## Optimal Policies and Optimal Value Functions:

Solving a reinforcement learning tarsk means roughly finding a policy that achieves a lot of reward over the long run. For finite MDPs, we can precisely define an optimal policy in the following way.

Value functions define a partial ordering over policies. A policy $\pi$ is defined to be better than the equal to a policy $\pi'$, if its expected return is greater than or equal to that of $\pi'$ for all states. In other words, $\pi \geq \pi'$ if and only if $v_\pi(s) \geq v_{\pi'}(s)$ for all $s \in S$. There is always atleast one policy that is better than or equal to all other policies. This is an **optimal policy**. Although there may be more than one, we denote all the optimal policies by $\pi_*$. They share the same state-value function, called the optimal state-value function, denoted $v_*$, and defined as

$$ \large v_*(s) \doteq \underset {\pi}{max} \space v_\pi(s)$$
</p>
for all $s \in S$

Optimal policies also share the same **optimal action-value function**, denated $q_*$, and defined as

$$\large q_* \doteq \underset {\pi}{max} \space q_\pi(s,a)$$

for all $s \in S$ and $a \in A(s)$

For the state-action pair(s,a), this function gives the expected return for taking action $a$ in state $s$ and thereafter following an optimal policy. Thus, we can write $q_*$ in terms of $v)*$ as follows.

$$\large q_*(s,a) =  \mathbb{E}[R_{t+1} + \gamma  v_*(S_{t+1})\space | \space S_t=s, A_t=a]$$

Because $v_x$ is the value function for a policy, it must satisfy the self-consistency condtion given by the Bellman equation for state values. Buecause it is the optimal value function, however, $v_*$'s consistency condition can be written in a special form without reference to any specific policy. This is the Bellman equation for $v_*$, or the **Bellman optimality equation**. Intutively, the Bellman optimality equation expresses the fact that the value of a state under an optimal policy must equal the expected return for the best action from that state.

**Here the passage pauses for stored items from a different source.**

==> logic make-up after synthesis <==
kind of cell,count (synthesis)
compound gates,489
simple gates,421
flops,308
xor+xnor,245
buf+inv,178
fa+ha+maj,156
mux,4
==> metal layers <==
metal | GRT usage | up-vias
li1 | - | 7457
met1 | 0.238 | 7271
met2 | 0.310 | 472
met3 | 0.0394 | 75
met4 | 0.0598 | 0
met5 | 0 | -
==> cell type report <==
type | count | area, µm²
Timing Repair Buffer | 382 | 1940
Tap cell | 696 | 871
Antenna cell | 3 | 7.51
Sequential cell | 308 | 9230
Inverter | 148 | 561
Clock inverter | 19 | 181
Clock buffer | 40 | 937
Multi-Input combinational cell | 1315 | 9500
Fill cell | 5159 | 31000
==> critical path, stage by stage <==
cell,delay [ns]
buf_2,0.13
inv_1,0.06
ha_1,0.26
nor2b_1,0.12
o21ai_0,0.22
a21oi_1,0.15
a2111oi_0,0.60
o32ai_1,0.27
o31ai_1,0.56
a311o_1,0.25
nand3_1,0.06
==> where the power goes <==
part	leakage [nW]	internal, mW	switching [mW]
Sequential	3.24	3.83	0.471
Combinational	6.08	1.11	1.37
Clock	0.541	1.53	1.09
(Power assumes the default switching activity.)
==> src/rtl/core/sbc_pkg.sv <==
// Shared types and constants for the sphere versus box classifier.
`default_nettype none

package sbc_pkg;

  // Result codes carried on the output stream
  typedef enum logic [1:0] {
    REL_OUTSIDE    = 2'd0,
    REL_INTERSECTS = 2'd1,
    REL_INSIDE     = 2'd2
  } relation_t;

  // Configuration register indexes
  localparam int unsigned CFG_INDEX_BITS = 3;
  localparam logic [CFG_INDEX_BITS-1:0] CFG_CENTER_X      = 3'd0;
  localparam logic [CFG_INDEX_BITS-1:0] CFG_CENTER_Y      = 3'd1;
  localparam logic [CFG_INDEX_BITS-1:0] CFG_CENTER_Z      = 3'd2;
  localparam logic [CFG_INDEX_BITS-1:0] CFG_SPHERE_RADIUS = 3'd3;
  localparam logic [CFG_INDEX_BITS-1:0] CFG_FAST_MODE     = 3'd4;

  localparam int unsigned OUT_DATA_BITS = 8;
  localparam int unsigned AXES          = 3;

  // Where the centre sits relative to one slab of the box
  typedef struct packed {
    logic below;   // centre below the box minimum
    logic above;   // centre above the box maximum
  } slab_side_t;

endpackage

`default_nettype wire

==> src/rtl/core/sbc_reduce.sv <==
// Stages 4 and 5: nearest-point and farthest-corner squared distances.
`default_nettype none

module sbc_reduce #(
  parameter int COORD_BITS = 24
) (
  input  wire logic                                      clk,
  input  wire logic                                      rst,
  input  wire logic                                      in_valid,
  output logic                                           in_ready,
  input  wire logic [sbc_pkg::AXES-1:0][2*COORD_BITS+1:0] sq_lo,
  input  wire logic [sbc_pkg::AXES-1:0][2*COORD_BITS+1:0] sq_hi,
  input  wire sbc_pkg::slab_side_t [sbc_pkg::AXES-1:0]   side,
  output logic                                           out_valid,
  input  wire logic                                      out_ready,
  output logic [2*COORD_BITS+3:0]                        near_sum,
  output logic [2*COORD_BITS+3:0]                        far_sum
);

  localparam int SQW = 2 * (COORD_BITS + 1);
  localparam int SW  = SQW + 2;

  logic                              v4;
  logic                              v5;
  logic                              ready4;
  logic                              ready5;
  logic [sbc_pkg::AXES-1:0][SQW-1:0] near;
  logic [sbc_pkg::AXES-1:0][SQW-1:0] far;

  assign ready5    = !v5 || out_ready;
  assign ready4    = !v4 || ready5;
  assign in_ready  = ready4;
  assign out_valid = v5;

  always_ff @(posedge clk) begin
    if (rst) begin
      v4 <= 1'b0;
      v5 <= 1'b0;
    end else begin
      if (ready4) v4 <= in_valid;
      if (ready5) v5 <= v4;
    end
  end

  // The farthest corner takes the larger square on every axis, so one sum
  // covers all eight corners. Below-minimum wins on an inverted slab.
  always_ff @(posedge clk) begin
    if (ready4) begin
      for (int a = 0; a < sbc_pkg::AXES; a++) begin
        if (side[a].below) begin
          near[a] <= sq_lo[a];
        end else if (side[a].above) begin
          near[a] <= sq_hi[a];
        end else begin
          near[a] <= '0;
        end
        far[a] <= (sq_lo[a] >= sq_hi[a]) ? sq_lo[a] : sq_hi[a];
      end
    end
  end

  always_ff @(posedge clk) begin
    if (ready5) begin
      near_sum <= SW'(near[0]) + SW'(near[1]) + SW'(near[2]);
      far_sum  <= SW'(far[0]) + SW'(far[1]) + SW'(far[2]);
    end
  end

endmodule

`default_nettype wire
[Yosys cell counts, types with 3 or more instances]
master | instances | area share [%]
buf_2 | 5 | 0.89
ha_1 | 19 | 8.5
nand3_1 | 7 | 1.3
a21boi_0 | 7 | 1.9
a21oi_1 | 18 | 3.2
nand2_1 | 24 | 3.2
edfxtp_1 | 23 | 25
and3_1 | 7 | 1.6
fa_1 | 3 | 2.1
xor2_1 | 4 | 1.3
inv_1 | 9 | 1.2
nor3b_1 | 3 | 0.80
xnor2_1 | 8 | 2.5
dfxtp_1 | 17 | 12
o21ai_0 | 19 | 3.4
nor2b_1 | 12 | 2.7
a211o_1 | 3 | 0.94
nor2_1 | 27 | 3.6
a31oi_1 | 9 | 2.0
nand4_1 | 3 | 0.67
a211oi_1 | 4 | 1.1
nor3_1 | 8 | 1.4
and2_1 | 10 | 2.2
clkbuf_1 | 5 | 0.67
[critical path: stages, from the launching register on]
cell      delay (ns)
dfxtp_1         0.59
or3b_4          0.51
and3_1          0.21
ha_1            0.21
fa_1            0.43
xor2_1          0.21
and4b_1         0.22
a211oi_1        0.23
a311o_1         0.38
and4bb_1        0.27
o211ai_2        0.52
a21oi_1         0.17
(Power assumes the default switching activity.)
`config.mk`:
```
export PLATFORM = sky130hd
export DESIGN_NAME = pss_level_calc
export DESIGN_NICKNAME = d
export VERILOG_FILES = /design/src/design/pss_pkg.sv /design/src/design/pss_level_calc.sv
export SDC_FILE = /design/constraint.sdc
export NUM_CORES = 1
export LEC_CHECK = 0
export BUFFER_PORTS_ARGS = -buffer_cell sky130_fd_sc_hd__buf_2
export CORE_AREA = 2 2 72 74
export CTS_CLUSTER_DIAMETER = 80
export DETAILED_ROUTE_END_ITERATION = 10
export DIE_AREA = 0 0 74 76
export SKIP_LAST_GASP = 1
export SYNTH_ARGS = -nofsm -noshare
export SYNTH_HDL_FRONTEND = slang
export SYNTH_SLANG_ARGS = --single-unit
```
`constraint.sdc`:
```
create_clock -name i_clk -period 14.22 [get_ports i_clk]
set_clock_uncertainty 0.15 [all_clocks]
set_input_delay 2.133 -clock i_clk [delete_from_list [all_inputs] [get_ports i_clk]]
set_output_delay 2.133 -clock i_clk [all_outputs]
set_load 0.03 [all_outputs]
```
`src/design/pss_pkg.sv`:
```
// Shared types, field widths, command codes and the push bonus table
// for the priority sweep stack scheduler. No dependencies.
`timescale 1ns / 1ps
`default_nettype none

package pss_pkg;

    // Field widths on the stream ports
    localparam int KIND_W      = 2;
    localparam int ENTRY_W     = 12;
    localparam int PRIO_W      = 7;
    localparam int PROG_W      = 7;
    localparam int LEVEL_OUT_W = 7;
    localparam int S_TDATA_W   = 32;   // entry, move_priority, progress, zero pad
    localparam int M_TDATA_W   = 24;   // entry_out, level_out, zero pad

    // Parameter defaults
    localparam int LEVELS_DEF       = 128;
    localparam int ENTRIES_DEF      = 4096;
    localparam int PROGRESS_MAX_DEF = 104;

    // Command codes carried in tuser
    localparam logic [KIND_W-1:0] KIND_PUSH  = 2'd0;
    localparam logic [KIND_W-1:0] KIND_POP   = 2'd1;
    localparam logic [KIND_W-1:0] KIND_CLEAR = 2'd2;

    // Bonus = round(0.0032n^2 + 0.32n - 3) in exact integer form
    localparam int BONUS_W     = 10;
    localparam int BONUS_TAB_N = 256;
    localparam int BONUS_SQ    = 32;
    localparam int BONUS_LIN   = 3200;
    localparam int BONUS_BIAS  = 5000;
    localparam int BONUS_DEN   = 10000;
    localparam int BONUS_OFS   = 3;

    // Handle reduction counter (at most eight shifted subtracts)
    localparam int RED_K_W = 3;

    typedef logic [BONUS_TAB_N-1:0][BONUS_W-1:0] t_bonus_tab;

    typedef enum logic [3:0] {
        S_IDLE,
        S_PUSH_RED,
        S_PUSH_LVL,
        S_PUSH_WR,
        S_SWEEP,
        S_POP_LINK,
        S_POP_WB,
        S_POP_LOWER,
        S_EMIT
    } t_state;

    // Elaboration-time table, one signed entry per progress value
    function automatic t_bonus_tab build_bonus_tab();
        t_bonus_tab tab;
        int v;
        for (int n = 0; n < BONUS_TAB_N; n++) begin
            v = BONUS_SQ * n * n + BONUS_LIN * n + BONUS_BIAS;
            tab[n] = BONUS_W'(v / BONUS_DEN - BONUS_OFS);
        end
        return tab;
    endfunction

    localparam t_bonus_tab BONUS_TAB = build_bonus_tab();

    // Number of shifted subtracts needed to fold a handle below the store size
    function automatic int red_steps(int entries);
        int k;
        k = 0;
        while ((entries << k) <= ((1 << ENTRY_W) - 1)) begin
            k++;
        end
        return k;
    endfunction

endpackage

`default_nettype wire

```
`src/design/pss_level_calc.sv`:
```
// Push level computation: progress saturation, bonus lookup, add and clamp.
// Depends on pss_pkg for the bonus table and field widths.
`timescale 1ns / 1ps
`default_nettype none

module pss_level_calc #(
    parameter int LEVELS       = pss_pkg::LEVELS_DEF,
    parameter int PROGRESS_MAX = pss_pkg::PROGRESS_MAX_DEF
) (
    input  wire logic                              i_clk,
    input  wire logic                              i_en,
    input  wire logic signed [pss_pkg::PRIO_W-1:0] i_move_priority,
    input  wire logic        [pss_pkg::PROG_W-1:0] i_progress,
    output logic             [$clog2(LEVELS)-1:0]  o_level
);
    import pss_pkg::*;

    localparam int LW    = $clog2(LEVELS);
    localparam int N_W   = $clog2(BONUS_TAB_N);
    localparam int SUM_W = BONUS_W + 1;

    logic        [N_W-1:0]     w_n;
    logic signed [BONUS_W-1:0] w_bonus;
    logic signed [SUM_W-1:0]   w_sum;
    logic        [LW-1:0]      w_level;
    logic        [LW-1:0]      r_level;

    // saturate progress, then look up the bonus
    assign w_n = (N_W'(i_progress) > N_W'(PROGRESS_MAX)) ? N_W'(PROGRESS_MAX)
                                                         : N_W'(i_progress);
    assign w_bonus = $signed(BONUS_TAB[w_n]);
    assign w_sum   = SUM_W'(i_move_priority) + SUM_W'(w_bonus);

    // clamp to the level range
    always_comb begin
        priority if (w_sum < 0) begin
            w_level = '0;
        end else if (w_sum > $signed(SUM_W'(LEVELS - 1))) begin
            w_level = LW'(LEVELS - 1);
        end else begin
            w_level = LW'(w_sum);
        end
    end

    // held until the next push transfer
    always_ff @(posedge i_clk) begin
        if (i_en) begin
            r_level <= w_level;
        end
    end

    assign o_level = r_level;

endmodule

`default_nettype wire

```
==> impl_results.md, run 1 <==
- Worst path required time: 14.10 ns
- Leading register cell type out of synthesis: edfxtp_1
- Final Critical Period: 6.90 ns
- Area leader, netlist: ha_1
- Number of remaining DRC errors: 0
- Sum of net half-perimeters after detailed placement: 3.49 mm
- Max-slew violations: 0
- Vias/cell: 5.80
- Non-filler cells, final: 314
- Count of state elements after synthesis: 7
- CTS root buf: clkbuf_8
- Share of final-layout standard cells stronger than drive strength 1: 13.5%
- Leakage power figure: 0.769 nW
- Number of port buffers: 22
- Most instantiated cells after synthesis: 24 x nor2_1, 24 x o21ai_0, 19 x a21oi_1
- Most area-consuming cells after synthesis: ha_1 13%, edfxtp_1 13%, o21ai_0 7.2%
- Setup Total Neg Slack: 0 ns
- Clock transition at the registers of the reported paths: 0.04 ns
- Pwr dens: 76.2 mW/mm2
- Post-Syn Instances: 231
- Transition time at the pin with the least slew margin: 0.587 ns
- Number of I/O pins: 23
- Effective utilization at floorplan: 34.2%
- Pin count of the biggest net entering global routing: 27
- Count of TritonRoute iterations in the first routing pass: 5
- Placeable Area: 0.00491 mm2
- Num Clock Sinks: 7
- Max frequency: 145 MHz
- Post-Synthesis Cell Area: 0.00168 mm2
- Via count of the first global-routing pass: 1665
- Post-Syn Nets: 266
- Netlist cell types: 56
- Number of placed instances with taps included: 310
- Number of flip-flops under the largest register name: 7
- Ant diodes: 0
- Proportion of synthesized chip area in sequential cells: 12.5%
- Post-cts gate resize count: 0
- Overall track demand over capacity in global routing: 16.4%
- Wire length of the first global-routing pass: 7.71 mm
- Buffer depth of the longest clock path: 2
- Number of flops mapped to enable cells by yosys: 7
- Number of hold violations in the final report: 0
- Initial antenna violation count: 0
- Post-synth top area share: 13.4%
- Placement Rows: 26
- Final number of setup-violating endpoints: 0
- CP Max Fanout: 24
- Run status: finished, final reports clean
- Syn. warnings: 0
- Rel. slew slack: 60.7%
- Number of nets with antenna violations after routing: 0
- Portion of the clock cycle consumed by the worst path in the final layout: 48.5%
- DRT Wirelength: 4.51 mm
- Crit. End Element: flop
- Die area: 0.00562 mm2
- Min Hold Slack: 2.09 ns
- Quantity of hold-fixing buffers added after cts: 0
- Final weighted congestion in routability-driven placement: 0.951
- Number of design-rule violations left by the first detailed-router iteration: 111
- Crit start category: primary input
- Post-route total power: 0.142 mW
- Asr flop ratio synth: 0%
- CTS tree: yes
- Number of levels the H-tree was split into: 1
- Area Growth Syn to Fin: 11.1%
- Routed len/inst: 14.4 um
- Overall die width: 74 um
- Die height: 76 um
- Critical Path AT: 6.78 ns
- Crit path kind: in2reg
- Vias after detailed routing: 1821
- Inserted Clock Buffers: 3
- Worst IR drop on VDD: 48.2 uV
- Net count, final: 280
- Maximum Capacitance Violations: 0
- Worst hold-check path type: in2reg
- Mean instance size in the synthesized netlist: 7.27 um2
- Remaining global-route overflow: 0
- Number of setup buffers added after CTS: 0
- RSZ-0062 raised after global routing: false
==> through the flow <==
| stage | utilization [%] | setup slack [ns] | cell area, um2 |
|---|---|---|---|
| finish | 38.0 | 7.32 | 1870 |
| global route | 38.0 | 6.87 | 1870 |
| CTS | 38.0 | 7.34 | 1870 |
| detailed placement | 37.1 | 7.13 | 1820 |
| global placement | 37.1 | 7.28 | 1820 |
| floorplan | - | 7.85 | 1680 |
==> worst paths after layout <==
kind     startpoint                       end  slack, ns  cells past startpoint
max   i_progress[4]  o_level[5]$_SDFFCE_PN0P_       7.32                     18
min            i_en  o_level[3]$_SDFFCE_PN0P_       2.09                      1
==> placed cells by master, fill, tap and decap left out, drive strengths merged, types with 5 or more instances in the layout <==
cell type / n
nor2: 24
o21ai: 24
buf: 22
a21oi: 20
ha: 18
nand2: 14
inv: 12
nor2b: 10
nor3: 7
a211oi: 7
edfxtp: 7
o32ai: 5
==> layout make-up <==
type,instances,area (um2)
Clock buffer,4,45.0
Timing Repair Buffer,22,110
Inverter,13,48.8
Multi-Input combinational cell,198,1360
Tap cell,70,87.6
Fill cell,514,3050
Sequential cell,7,210
==> logic make-up (layout without fill, tap and decap cells) <==
kind of cell	count (synthesis)	in the layout	synth area share, %
compound gates	95	95	38.1
fa+ha+maj	19	19	14.6
flops	7	7	12.5
simple gates	76	76	22.6
buf+inv	26	39	6.26
xor+xnor	4	4	2.09
mux	4	4	3.87
==> power breakdown <==
part	internal, mW	total, mW	switching (mW)	leakage (nW)
Sequential	0.0283	0.0290	0.000736	0.0680
Combinational	0.0327	0.0860	0.0533	0.679
Clock	0.0193	0.0272	0.00784	0.0228
Total	0.0803	0.142	0.0618	0.769
==> metal layers <==
metal  vias to the layer above  wire [um]  track usage [%]
met4                         0        102             3.82
met1                       815       2040             24.6
met3                        12        315             1.72
li1                        905          -                -
met2                        89       2060             25.0
met5                         -          0                0
==> critical path: stages <==
cell	delay [ns]
buf_2	0.32
nor2_1	0.25
o21ai_0	0.51
inv_1	0.24
ha_1	0.33
nor2_1	0.23
a21oi_2	0.05
mux4_2	0.47
or2_0	0.20
a211oi_1	0.23
ha_1	0.21
inv_1	0.05
fa_1	0.39
nand2b_1	0.18
a21oi_1	0.25
o41a_1	0.32
a211oi_1	0.12
nor4_1	0.28
Note: power is estimated with default switching activity, not from simulation.
==> run 2: changes to the inputs <==
==> constraint.sdc (replaced) <==
create_clock -name i_clk -period 5.7 [get_ports i_clk]
set_clock_uncertainty 0.15 [all_clocks]
set_input_delay 0.855 -clock i_clk [delete_from_list [all_inputs] [get_ports i_clk]]
set_output_delay 0.855 -clock i_clk [all_outputs]
set_load 0.03 [all_outputs]
==> run 2 against run 1 <==
  * Sequential power increased by 150%
  * Critical path depth unchanged
  * Hold slack got worse by 1.3 ns
  * Non-clock buffer count increased by 7
  * Clock-buffer cell count unchanged
  * First-iteration DRC count increased by 35%
  * Final area increased by 2.8%
  * Clock power increased to 2.5 times the previous value
  * Worst setup slack got worse by 6.8 ns
  * Combinational power increased to 2.6 times the previous value
  * Critical endpoint unchanged
  * Largest cell class unchanged
==> impl_results.md, run 2 (synthesized netlist as in run 1, its figures left out) <==
- Number of levels the H-tree was split into: 1
- Ant diodes: 0
- Max-slew violations: 0
- Leakage power figure: 0.804 nW
- Filler Cells Inserted: 517
- Critical path cell sequence: buf_2 -> nand2_1 -> o21ai_1 -> inv_1 -> ha_1 -> nor2_1 -> a21oi_2 -> mux4_2 -> or2_0 -> a211oi_1 -> ha_1 -> inv_1 -> fa_1 -> nand2b_1 -> a21oi_1 -> o41a_1 -> a211oi_1 -> nor4_1
- Number of I/O pins: 23
- Placeable Area: 0.00491 mm2
- Vias after detailed routing: 1878
- Sum of net half-perimeters after detailed placement: 3.47 mm
- CTS root buf: clkbuf_8
- RSZ-0062 raised after global routing: false
- Share of final-layout standard cells stronger than drive strength 1: 15.9%
- Quantity of hold-fixing buffers added after cts: 0
- Num Clock Sinks: 7
- Final weighted congestion in routability-driven placement: 0.887
- Crit. End Element: flop
- CTS tree: yes
- WP buf/inv: 3
- Critical Path Sink: o_level[5]$_SDFFCE_PN0P_
- Sequential cell fraction of total power: 20.0%
- Portion of the clock cycle consumed by the worst path in the final layout: 91.0%
- Die area: 0.00562 mm2
- Crit path kind: in2reg
- Overall track demand over capacity in global routing: 16.3%
- Most common library cell in the layout ignoring fill and taps: nor2_1
- Vias/cell: 5.85
- Area Growth Syn to Fin: 14.2%
- Setup Total Neg Slack: 0 ns
- Power dissipated by switching net loads: 0.156 mW
- Final Critical Period: 5.19 ns
- Wire length of the first global-routing pass: 7.53 mm
- Number of placed instances with taps included: 317
- Count of TritonRoute iterations in the first routing pass: 5
- Net count, final: 287
- Worst hold-check path type: in2reg
- Internal Pwr Total: 0.205 mW
- Met3 demand-to-capacity share in global routing: 2.78%
- Via count of the first global-routing pass: 1635
- Met2 Resource Use GR: 24.8%
- Placement Rows: 26
- Maximum Capacitance Violations: 0
- Area of the multi-input gates: 0.00136 mm2
- Number of port buffers: 22
- Slowest cell on the critical path: mux4_2
- Rel. slew slack: 65.8%
- Crit path from: i_progress[5]
- Final number of setup-violating endpoints: 0
- Pin count of the biggest net entering global routing: 27
- DRT Wirelength: 4.59 mm
- Worst path required time: 5.58 ns
- Maximum cell stage delay along the critical path: 0.47 ns
- Number of design-rule violations left by the first detailed-router iteration: 150
- Number of hold violations in the final report: 0
- Max frequency: 193 MHz
- Clock transition at the registers of the reported paths: 0.04 ns
- Worst IR drop on VDD: 121 uV
- Number of remaining DRC errors: 0
- CP Max Fanout: 11
- Routed len/inst: 14.3 um
- Die height: 76 um
- Overall die width: 74 um
- Sequential standard cell area: 210 um2
- Clock power frac: 18.9%
- Number of nets with antenna violations after routing: 0
- Critical Path AT: 5.07 ns
- Crit start category: primary input
- Pwr dens: 188 mW/mm2
- Number of flip-flops under the largest register name: 7
- Hold path startpoint: i_en
- Global-route track usage on met1: 24.3%
- Global route hottest layer: met2
- Fraction of power spent switching nets: 43.2%
- Non-filler cells, final: 321
- Buffer depth of the longest clock path: 2
- Run status: finished, final reports clean
- Initial antenna violation count: 0
- Cell family contributing the most delay on the critical path: compound AO/OA/AOI/OAI gates
- Most used cells in the layout excluding fill and tap cells: 24 x nor2_1, 22 x o21ai_0, 22 x buf_2, 19 x a21oi_1, 18 x ha_1
- Remaining global-route overflow: 0
- Transition time at the pin with the least slew margin: 0.506 ns
- Logic depth of the worst path, buffers included: 18
- Effective utilization at floorplan: 34.2%
- Combinational fraction of design power: 61.1%
- Inserted Clock Buffers: 3
run 2: changes by cell type in the layout (fill, tap and decap cells not counted):
cell,before,now
o21ai_0,24,22
buf_4,0,7
o21ai_1,0,2
run 2: final cells by class:
| cell class | instances | share of cell area (%) |
|---|---|---|
| Sequential cell | 7 | 11.0 |
| Timing Repair Buffer | 29 | 8.48 |
| Inverter | 13 | 2.54 |
| Clock buffer | 4 | 2.35 |
| Multi-Input combinational cell | 198 | 71.1 |
| Tap cell | 70 | 4.57 |
run 2: worst min path at each step:
stage / slack (ns) / cells past startpoint / to
floorplan: 0.82 / 0 / o_level[0]$_SDFFCE_PN0P_
global placement: 1.04 / 1 / o_level[6]$_SDFFCE_PN0P_
detailed placement: 1.04 / 1 / o_level[5]$_SDFFCE_PN0P_
CTS: 0.81 / 1 / o_level[5]$_SDFFCE_PN0P_
global route: 0.82 / 1 / o_level[5]$_SDFFCE_PN0P_
finish: 0.81 / 1 / o_level[6]$_SDFFCE_PN0P_
run 2: repair_timing:
action	in CTS	in global routing
setup endpoints to repair	0	4
gates resized for setup	0	2
buffers inserted	0	0
run 2: layer usage:
metal  up-vias  share of wire [%]
met1       848                 46
met2       105                 45
met3        10                7.9
li1        915                  -
met4         0                1.2
met5         -                  0
run 2: power groups by stage:
stage | clock network, mW | logic, mW | registers, mW
3_5_place_dp | 0 | 0.216 | 0.0731
2_1_floorplan | 0 | 0.143 | 0.0941
3_3_place_gp | 0 | 0.218 | 0.0729
6_report | 0.0683 | 0.220 | 0.0722
4_1_cts | 0.0698 | 0.217 | 0.0723
5_1_grt | 0.0731 | 0.246 | 0.0734
run 2: through the flow:
step	power [mW]	utilization [%]	setup slack (ns)	cell area [um2]	hold WS (ns)
final	0.361	39.0	0.510	1920	0.805
after detailed placement	0.289	38.1	0.149	1870	1.04
after global placement	0.291	38.1	0.263	1870	1.04
after floorplan	0.237	-	0.609	1680	0.817
after global routing	0.393	39.0	0.0706	1920	0.820
after CTS	0.360	39.0	0.361	1920	0.806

$\large v_*(s) = \underset {a \in A(s)}{max} \space q_{\pi_*}(s,a)$
</p>

$\large  = \underset{a}{max}\mathbb{E}_{\pi_*}[G_t \space | \space S_t=s, A_t=a]$

$\large  = \underset{a}{max}\mathbb{E}_{\pi_*}[R_{t+1} + \gamma G_{t+1} \space | \space S_t=s, A_t=a]$

$\large  = \underset{a}{max}\mathbb{E}_{\pi_*}[R_{t+1} + \gamma v_*(S_{t+1}) \space | \space S_t=s, A_t=a] \rightarrow (3.18)$

$\large  = \underset{a}{max} \sum_{s',r'} p(s',r \space | \space s,a)\big[ r + \gamma v_*(s')\big] \rightarrow (3.19)$

the last two equations are two forms of the Bellman optimality equation for $v_*$. The Bellman optimailty equation for $q_*$ is

$$\large q_*(s,a) = \mathbb{E}\Big[ R_{t+1} + \gamma \space \underset {a'}{max} \space q_*(S_{t+1},a') \space | \space S_t =s, A_t=a \Big]$$
$$\large =\sum_{s',r}p(s',r |s,a)\Big[ r + \gamma \space \underset {a'}{max} \space q_*(s',a')\Big] \rightarrow (3.20)$$

For finite MDPs, the Bellman optimality equation for $v_*$ (3.19) has a unique solution. The Bellman optimality equation is actually a system of equations, one for each state, so if there are n states, then there are $n$ equations in $n$ unknowns. If the dynamics $p$ of the environment are known, then in principle once can solve this system of equations for $v_*$ using any one of variety of methods for solving systems of nonlinear equations. One can solve a related set of equations for $q_*$

Once one has $v_*$, it is relatively easy to determine an optimal policy. For each state $s$, there will be one or more actions at which the maximum is obtained in the Bellman optimality equation. Any policy that assigns nonzero probability only to these actions is an optimal policy. You can think of this as one-step search.
If you have the optimal value function, $v_*$, then the actions that appear best after a one-step search will be optimal actions.
Another way of saying this is that any policy that is **greedy** with respect to the optimal evaluation function $v_*$ is an optimal policy.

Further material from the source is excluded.